---- DATASET RECORDS

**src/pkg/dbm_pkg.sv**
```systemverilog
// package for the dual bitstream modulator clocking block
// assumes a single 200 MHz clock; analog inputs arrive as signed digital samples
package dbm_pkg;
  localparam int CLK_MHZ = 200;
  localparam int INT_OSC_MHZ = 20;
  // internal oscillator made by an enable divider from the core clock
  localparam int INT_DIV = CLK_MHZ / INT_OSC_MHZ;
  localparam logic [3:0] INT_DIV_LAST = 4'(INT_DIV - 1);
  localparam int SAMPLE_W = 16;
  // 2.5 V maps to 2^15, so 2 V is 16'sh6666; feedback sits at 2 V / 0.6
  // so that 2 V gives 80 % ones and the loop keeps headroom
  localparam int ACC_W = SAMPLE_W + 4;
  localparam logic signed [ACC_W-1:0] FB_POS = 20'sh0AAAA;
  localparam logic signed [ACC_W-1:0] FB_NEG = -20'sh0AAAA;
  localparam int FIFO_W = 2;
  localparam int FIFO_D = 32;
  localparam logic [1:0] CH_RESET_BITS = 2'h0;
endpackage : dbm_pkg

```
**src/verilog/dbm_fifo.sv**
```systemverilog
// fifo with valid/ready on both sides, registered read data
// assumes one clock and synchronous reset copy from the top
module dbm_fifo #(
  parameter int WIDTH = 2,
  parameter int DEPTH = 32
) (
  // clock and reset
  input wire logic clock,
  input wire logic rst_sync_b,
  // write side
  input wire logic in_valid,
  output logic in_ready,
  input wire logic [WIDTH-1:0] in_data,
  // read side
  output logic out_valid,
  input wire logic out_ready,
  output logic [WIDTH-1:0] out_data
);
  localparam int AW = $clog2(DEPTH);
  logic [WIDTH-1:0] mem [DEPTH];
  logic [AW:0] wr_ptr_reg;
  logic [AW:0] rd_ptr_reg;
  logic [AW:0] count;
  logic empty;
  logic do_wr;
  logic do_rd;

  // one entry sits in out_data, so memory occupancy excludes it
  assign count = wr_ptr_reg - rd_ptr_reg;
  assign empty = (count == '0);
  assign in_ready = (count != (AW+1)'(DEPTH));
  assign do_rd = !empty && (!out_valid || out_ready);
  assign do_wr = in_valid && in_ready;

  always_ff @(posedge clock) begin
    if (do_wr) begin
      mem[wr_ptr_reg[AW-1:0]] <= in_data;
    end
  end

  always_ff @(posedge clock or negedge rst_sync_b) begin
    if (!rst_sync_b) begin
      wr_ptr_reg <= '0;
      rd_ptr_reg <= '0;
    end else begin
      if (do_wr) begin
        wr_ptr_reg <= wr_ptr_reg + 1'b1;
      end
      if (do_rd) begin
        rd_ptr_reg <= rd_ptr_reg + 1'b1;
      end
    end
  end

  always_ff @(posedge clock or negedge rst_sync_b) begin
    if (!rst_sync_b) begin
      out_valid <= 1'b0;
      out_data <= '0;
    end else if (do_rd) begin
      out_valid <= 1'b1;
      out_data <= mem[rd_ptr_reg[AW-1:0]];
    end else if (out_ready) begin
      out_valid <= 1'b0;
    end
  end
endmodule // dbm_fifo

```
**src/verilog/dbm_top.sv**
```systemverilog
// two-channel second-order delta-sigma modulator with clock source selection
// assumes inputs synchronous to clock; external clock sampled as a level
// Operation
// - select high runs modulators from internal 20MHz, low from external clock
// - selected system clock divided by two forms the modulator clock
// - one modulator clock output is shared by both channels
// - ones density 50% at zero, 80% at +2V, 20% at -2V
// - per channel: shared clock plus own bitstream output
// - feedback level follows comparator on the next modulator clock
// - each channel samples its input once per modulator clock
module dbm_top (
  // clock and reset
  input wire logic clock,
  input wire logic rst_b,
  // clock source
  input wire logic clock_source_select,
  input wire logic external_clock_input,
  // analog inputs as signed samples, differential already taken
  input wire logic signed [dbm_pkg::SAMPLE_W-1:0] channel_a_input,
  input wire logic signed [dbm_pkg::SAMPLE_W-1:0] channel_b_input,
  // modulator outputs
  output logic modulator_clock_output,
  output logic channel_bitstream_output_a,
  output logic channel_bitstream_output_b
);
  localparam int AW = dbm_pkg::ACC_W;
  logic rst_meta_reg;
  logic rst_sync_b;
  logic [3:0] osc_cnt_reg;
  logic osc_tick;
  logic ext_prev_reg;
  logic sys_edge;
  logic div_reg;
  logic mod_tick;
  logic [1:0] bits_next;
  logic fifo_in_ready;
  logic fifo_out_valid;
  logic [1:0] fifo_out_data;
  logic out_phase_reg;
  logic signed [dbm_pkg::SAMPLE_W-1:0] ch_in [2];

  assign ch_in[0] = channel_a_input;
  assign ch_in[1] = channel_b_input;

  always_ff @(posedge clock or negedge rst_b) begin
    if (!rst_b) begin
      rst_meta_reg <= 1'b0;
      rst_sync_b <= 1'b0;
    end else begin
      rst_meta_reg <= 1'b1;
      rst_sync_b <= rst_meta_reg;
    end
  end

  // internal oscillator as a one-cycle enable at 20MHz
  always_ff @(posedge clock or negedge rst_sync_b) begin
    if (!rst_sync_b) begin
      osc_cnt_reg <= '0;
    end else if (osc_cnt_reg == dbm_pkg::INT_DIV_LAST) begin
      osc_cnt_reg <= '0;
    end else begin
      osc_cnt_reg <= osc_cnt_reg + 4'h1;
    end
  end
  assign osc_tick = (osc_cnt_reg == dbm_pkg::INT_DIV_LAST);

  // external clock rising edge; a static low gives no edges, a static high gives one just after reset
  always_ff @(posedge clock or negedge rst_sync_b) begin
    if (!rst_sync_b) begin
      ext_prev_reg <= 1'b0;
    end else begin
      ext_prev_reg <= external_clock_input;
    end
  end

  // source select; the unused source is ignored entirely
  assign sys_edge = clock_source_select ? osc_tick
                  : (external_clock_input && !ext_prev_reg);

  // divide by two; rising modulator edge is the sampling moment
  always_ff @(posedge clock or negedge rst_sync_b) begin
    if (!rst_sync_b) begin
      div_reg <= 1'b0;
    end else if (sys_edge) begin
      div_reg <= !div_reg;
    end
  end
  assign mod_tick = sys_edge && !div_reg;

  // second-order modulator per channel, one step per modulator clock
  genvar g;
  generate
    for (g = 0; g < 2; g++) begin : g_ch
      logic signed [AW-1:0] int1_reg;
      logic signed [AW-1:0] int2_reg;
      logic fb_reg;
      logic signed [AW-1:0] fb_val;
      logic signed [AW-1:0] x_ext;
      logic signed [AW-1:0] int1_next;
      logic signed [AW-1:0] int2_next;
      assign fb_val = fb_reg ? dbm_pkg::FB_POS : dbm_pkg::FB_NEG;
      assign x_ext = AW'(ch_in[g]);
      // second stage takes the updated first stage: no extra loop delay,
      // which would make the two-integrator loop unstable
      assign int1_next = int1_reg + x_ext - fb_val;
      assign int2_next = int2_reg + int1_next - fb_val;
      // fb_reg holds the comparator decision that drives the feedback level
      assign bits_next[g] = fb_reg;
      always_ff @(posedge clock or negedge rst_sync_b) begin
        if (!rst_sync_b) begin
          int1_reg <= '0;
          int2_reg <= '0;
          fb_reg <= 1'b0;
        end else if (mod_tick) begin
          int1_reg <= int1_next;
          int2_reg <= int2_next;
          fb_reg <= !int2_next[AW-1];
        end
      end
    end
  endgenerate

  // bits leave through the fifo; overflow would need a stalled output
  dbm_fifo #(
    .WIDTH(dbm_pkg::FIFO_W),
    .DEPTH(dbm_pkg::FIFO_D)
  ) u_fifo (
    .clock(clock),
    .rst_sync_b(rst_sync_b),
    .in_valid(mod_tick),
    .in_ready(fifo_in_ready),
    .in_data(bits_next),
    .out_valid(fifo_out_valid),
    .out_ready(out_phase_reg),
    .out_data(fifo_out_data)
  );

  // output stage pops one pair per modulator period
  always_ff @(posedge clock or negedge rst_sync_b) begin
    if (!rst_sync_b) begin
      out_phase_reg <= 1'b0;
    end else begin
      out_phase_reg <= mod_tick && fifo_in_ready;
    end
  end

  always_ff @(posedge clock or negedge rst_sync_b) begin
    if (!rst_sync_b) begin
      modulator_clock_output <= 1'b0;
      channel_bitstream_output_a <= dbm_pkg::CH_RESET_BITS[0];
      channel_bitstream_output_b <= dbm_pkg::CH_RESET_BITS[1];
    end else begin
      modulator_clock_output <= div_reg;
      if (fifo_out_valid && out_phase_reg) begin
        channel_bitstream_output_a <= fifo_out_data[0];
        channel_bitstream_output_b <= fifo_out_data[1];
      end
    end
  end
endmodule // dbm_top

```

--------

- EXERCISE: Within the data above, pick out all lines holding the word "analog".

- RESULT:
// assumes a single 200 MHz clock; analog inputs arrive as signed digital samples
  // analog inputs as signed samples, differential already taken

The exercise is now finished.